# Christie DHD800 Lamp issues



## JVTD (Jan 29, 2019)

So I purchased a few aftermarket lamps for my projector, and found out that Christie purposefully limits non Christie lamps to eco mode, the projector locks the lamp settings. I was told by tech support that there is no work around unless I pay 3 times as much for Christie lamps. Let's face it, that lamp is the same product with a few lines of code added to the chip on the lamp housing.

Anyone have a firmware hack or something to override this? My projector is well out of warranty, and I'm most likely going to replace it in the next few years anyway. I'm just looking to get a few more years of life out of it.


----------



## ruinexplorer (Jan 29, 2019)

You might be able to find an older firmware version that doesn't read the chip.
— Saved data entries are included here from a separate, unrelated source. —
`src/rtl/fifo_level_if.sv`:
```
// Handshake and status bundle between a FIFO client (master) and
// fifo_level_unit (slave). Widths must match the FIFO instance parameters.
interface fifo_level_if #(
    parameter int ADDR_WIDTH = 3,
    parameter int DATA_WIDTH = 8
);
    logic                  wr;
    logic                  rd;
    logic                  flush;
    logic                  clr_err;
    logic [DATA_WIDTH-1:0] w_data;
    logic [DATA_WIDTH-1:0] r_data;
    logic                  r_valid;
    logic                  full;
    logic                  empty;
    logic                  almost_full;
    logic                  almost_empty;
    logic [ADDR_WIDTH:0]   level;
    logic                  overflow;
    logic                  underflow;

    modport master (
        output wr, rd, flush, clr_err, w_data,
        input  r_data, r_valid, full, empty, almost_full, almost_empty,
               level, overflow, underflow
    );

    modport slave (
        input  wr, rd, flush, clr_err, w_data,
        output r_data, r_valid, full, empty, almost_full, almost_empty,
               level, overflow, underflow
    );
endinterface

```
`src/rtl/fifo_level_unit.sv`:
```
// Synchronous FIFO with occupancy count, almost-full/almost-empty thresholds,
// sticky overflow/underflow flags, synchronous flush and an optional
// registered read port. The level register alone tells full from empty, so
// the pointers carry no extra wrap bit.
module fifo_level_unit #(
    parameter int ADDR_WIDTH = 3,
    parameter int DATA_WIDTH = 8,
    parameter int AF_LEVEL   = 6,
    parameter int AE_LEVEL   = 1,
    parameter int OUT_REG    = 0
) (
    input  logic            clk,
    input  logic            reset,
    fifo_level_if.slave     bus
);
    localparam int DEPTH = 32'd1 << ADDR_WIDTH;
    localparam int LW    = ADDR_WIDTH + 1;

    localparam logic [LW-1:0]         LVL_FULL = LW'(DEPTH);
    localparam logic [LW-1:0]         LVL_AF   = LW'(AF_LEVEL);
    localparam logic [LW-1:0]         LVL_AE   = LW'(AE_LEVEL);
    localparam logic [LW-1:0]         LVL_ZERO = {LW{1'b0}};
    localparam logic [LW-1:0]         LVL_ONE  = {{ADDR_WIDTH{1'b0}}, 1'b1};
    localparam logic [ADDR_WIDTH-1:0] PTR_ZERO = {ADDR_WIDTH{1'b0}};
    localparam logic [ADDR_WIDTH-1:0] PTR_ONE  = {{(ADDR_WIDTH-1){1'b0}}, 1'b1};

    logic [DATA_WIDTH-1:0] mem_q [DEPTH];

    logic [ADDR_WIDTH-1:0] w_ptr_q, w_ptr_d;
    logic [ADDR_WIDTH-1:0] r_ptr_q, r_ptr_d;
    logic [LW-1:0]         level_q, level_d;
    logic                  overflow_q, overflow_d;
    logic                  underflow_q, underflow_d;

    logic full_s, empty_s, wr_acc_s, rd_acc_s;

    // Occupancy flags derived purely from the level register.
    always_comb begin
        full_s  = (level_q == LVL_FULL);
        empty_s = (level_q == LVL_ZERO);
    end

    // Accept decisions, pointer/level next state and sticky error flags.
    always_comb begin
        wr_acc_s    = bus.wr & ~full_s  & ~bus.flush;
        rd_acc_s    = bus.rd & ~empty_s & ~bus.flush;
        w_ptr_d     = w_ptr_q;
        r_ptr_d     = r_ptr_q;
        level_d     = level_q;
        overflow_d  = overflow_q;
        underflow_d = underflow_q;

        if (bus.flush) begin
            w_ptr_d = PTR_ZERO;
            r_ptr_d = PTR_ZERO;
            level_d = LVL_ZERO;
        end else begin
            if (wr_acc_s) begin
                w_ptr_d = w_ptr_q + PTR_ONE;
            end else begin
                w_ptr_d = w_ptr_q;
            end
            if (rd_acc_s) begin
                r_ptr_d = r_ptr_q + PTR_ONE;
            end else begin
                r_ptr_d = r_ptr_q;
            end
            case ({wr_acc_s, rd_acc_s})
                2'b10:   level_d = level_q + LVL_ONE;
                2'b01:   level_d = level_q - LVL_ONE;
                default: level_d = level_q;
            endcase
        end

        // A new error event outranks a simultaneous clear.
        if (bus.wr & full_s & ~bus.flush) begin
            overflow_d = 1'b1;
        end else if (bus.clr_err) begin
            overflow_d = 1'b0;
        end else begin
            overflow_d = overflow_q;
        end

        if (bus.rd & empty_s & ~bus.flush) begin
            underflow_d = 1'b1;
        end else if (bus.clr_err) begin
            underflow_d = 1'b0;
        end else begin
            underflow_d = underflow_q;
        end
    end

    // Control state registers, cleared asynchronously by reset.
    always_ff @(posedge clk or posedge reset) begin
        if (reset) begin
            w_ptr_q     <= PTR_ZERO;
            r_ptr_q     <= PTR_ZERO;
            level_q     <= LVL_ZERO;
            overflow_q  <= 1'b0;
            underflow_q <= 1'b0;
        end else begin
            w_ptr_q     <= w_ptr_d;
            r_ptr_q     <= r_ptr_d;
            level_q     <= level_d;
            overflow_q  <= overflow_d;
            underflow_q <= underflow_d;
        end
    end

    // Storage array; deliberately not reset so it maps onto plain RAM.
    always_ff @(posedge clk) begin
        if (wr_acc_s) begin
            mem_q[w_ptr_q] <= bus.w_data;
        end
    end

    assign bus.full         = full_s;
    assign bus.empty        = empty_s;
    assign bus.almost_full  = (level_q >= LVL_AF);
    assign bus.almost_empty = (level_q <= LVL_AE);
    assign bus.level        = level_q;
    assign bus.overflow     = overflow_q;
    assign bus.underflow    = underflow_q;

    if (OUT_REG != 0) begin : g_oreg
        logic [DATA_WIDTH-1:0] r_data_q, r_data_d;
        logic                  r_valid_q, r_valid_d;

        // Capture the head word on each accepted pop; otherwise hold data, drop valid.
        always_comb begin
            r_data_d  = r_data_q;
            r_valid_d = 1'b0;
            if (rd_acc_s) begin
                r_data_d  = mem_q[r_ptr_q];
                r_valid_d = 1'b1;
            end else begin
                r_data_d  = r_data_q;
                r_valid_d = 1'b0;
            end
        end

        // Registered read port.
        always_ff @(posedge clk or posedge reset) begin
            if (reset) begin
                r_data_q  <= {DATA_WIDTH{1'b0}};
                r_valid_q <= 1'b0;
            end else begin
                r_data_q  <= r_data_d;
                r_valid_q <= r_valid_d;
            end
        end

        assign bus.r_data  = r_data_q;
        assign bus.r_valid = r_valid_q;
    end else begin : g_comb
        assign bus.r_data  = mem_q[r_ptr_q];
        assign bus.r_valid = ~empty_s;
    end
endmodule

```
`src/flat_wrapper.sv`:
```
// flat-port wrapper written by rule: the top's interface ports become plain ports
module fifo_level_unit_flat 
#(
    parameter int ADDR_WIDTH = 3,
    parameter int DATA_WIDTH = 8,
    parameter int AF_LEVEL   = 6,
    parameter int AE_LEVEL   = 1,
    parameter int OUT_REG    = 0
)
  (clk, reset, bus_wr, bus_rd, bus_flush, bus_clr_err, bus_w_data, bus_r_data, bus_r_valid, bus_full, bus_empty, bus_almost_full, bus_almost_empty, bus_level, bus_overflow, bus_underflow);
  fifo_level_if #(.ADDR_WIDTH(ADDR_WIDTH), .DATA_WIDTH(DATA_WIDTH)) bus_i ();
  input  logic clk;
  input  logic reset;
  input wire logic [$bits(bus_i.wr)-1:0] bus_wr;
  input wire logic [$bits(bus_i.rd)-1:0] bus_rd;
  input wire logic [$bits(bus_i.flush)-1:0] bus_flush;
  input wire logic [$bits(bus_i.clr_err)-1:0] bus_clr_err;
  input wire logic [$bits(bus_i.w_data)-1:0] bus_w_data;
  output wire logic [$bits(bus_i.r_data)-1:0] bus_r_data;
  output wire logic [$bits(bus_i.r_valid)-1:0] bus_r_valid;
  output wire logic [$bits(bus_i.full)-1:0] bus_full;
  output wire logic [$bits(bus_i.empty)-1:0] bus_empty;
  output wire logic [$bits(bus_i.almost_full)-1:0] bus_almost_full;
  output wire logic [$bits(bus_i.almost_empty)-1:0] bus_almost_empty;
  output wire logic [$bits(bus_i.level)-1:0] bus_level;
  output wire logic [$bits(bus_i.overflow)-1:0] bus_overflow;
  output wire logic [$bits(bus_i.underflow)-1:0] bus_underflow;
  assign bus_i.wr = bus_wr;
  assign bus_i.rd = bus_rd;
  assign bus_i.flush = bus_flush;
  assign bus_i.clr_err = bus_clr_err;
  assign bus_i.w_data = bus_w_data;
  assign bus_r_data = bus_i.r_data;
  assign bus_r_valid = bus_i.r_valid;
  assign bus_full = bus_i.full;
  assign bus_empty = bus_i.empty;
  assign bus_almost_full = bus_i.almost_full;
  assign bus_almost_empty = bus_i.almost_empty;
  assign bus_level = bus_i.level;
  assign bus_overflow = bus_i.overflow;
  assign bus_underflow = bus_i.underflow;
  fifo_level_unit #(.ADDR_WIDTH(ADDR_WIDTH), .DATA_WIDTH(DATA_WIDTH), .AF_LEVEL(AF_LEVEL), .AE_LEVEL(AE_LEVEL), .OUT_REG(OUT_REG)) u_core (.clk(clk), .reset(reset), .bus(bus_i));
endmodule
```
On the J-series projectors, the lamps have had the chip from the start, but it took a couple of firmware revisions before the projector started accessing it.


----------



## JVTD (Feb 1, 2019)

ruinexplorer said:


> You might be able to find an older firmware version that doesn't read the chip. On the J-series projectors, the lamps have had the chip from the start, but it took a couple of firmware revisions before the projector started accessing it.


Any Idea were to find the older firmware? The usual searches have not proved helpful.


----------



## ruinexplorer (Feb 1, 2019)

I downloaded the service manual to see what I could find. It looks to me like this was one of the projectors that was actually made by Sanyo (based on the menu design). I couldn't find a firmware change. Likely, there isn't one. 

If, as I suspect, this projector was manufactured by a third party, there will likely not be anything that you can do, because Christie can only do so much. My guess is that they hard coded the non-standard lamp mechanism to protect themselves from certain warranty repairs. There can be significant damage done by lamps from heat, IR/UV, or power requirements (lamps exploding). I was able to justify New projector purchase several years ago due to lamp cost (and parts availability). 

So, unfortunately, I think that you might be stuck at this point. The best hope that you can find is a lamp manufacturer who can replicate the OEM code on the lamp itself. If you have an OEM lamp and send it to someone who can relamp it, they might be able to reset the hours on the chip. Obviously, you always accept all risks when not using OEM products.


----------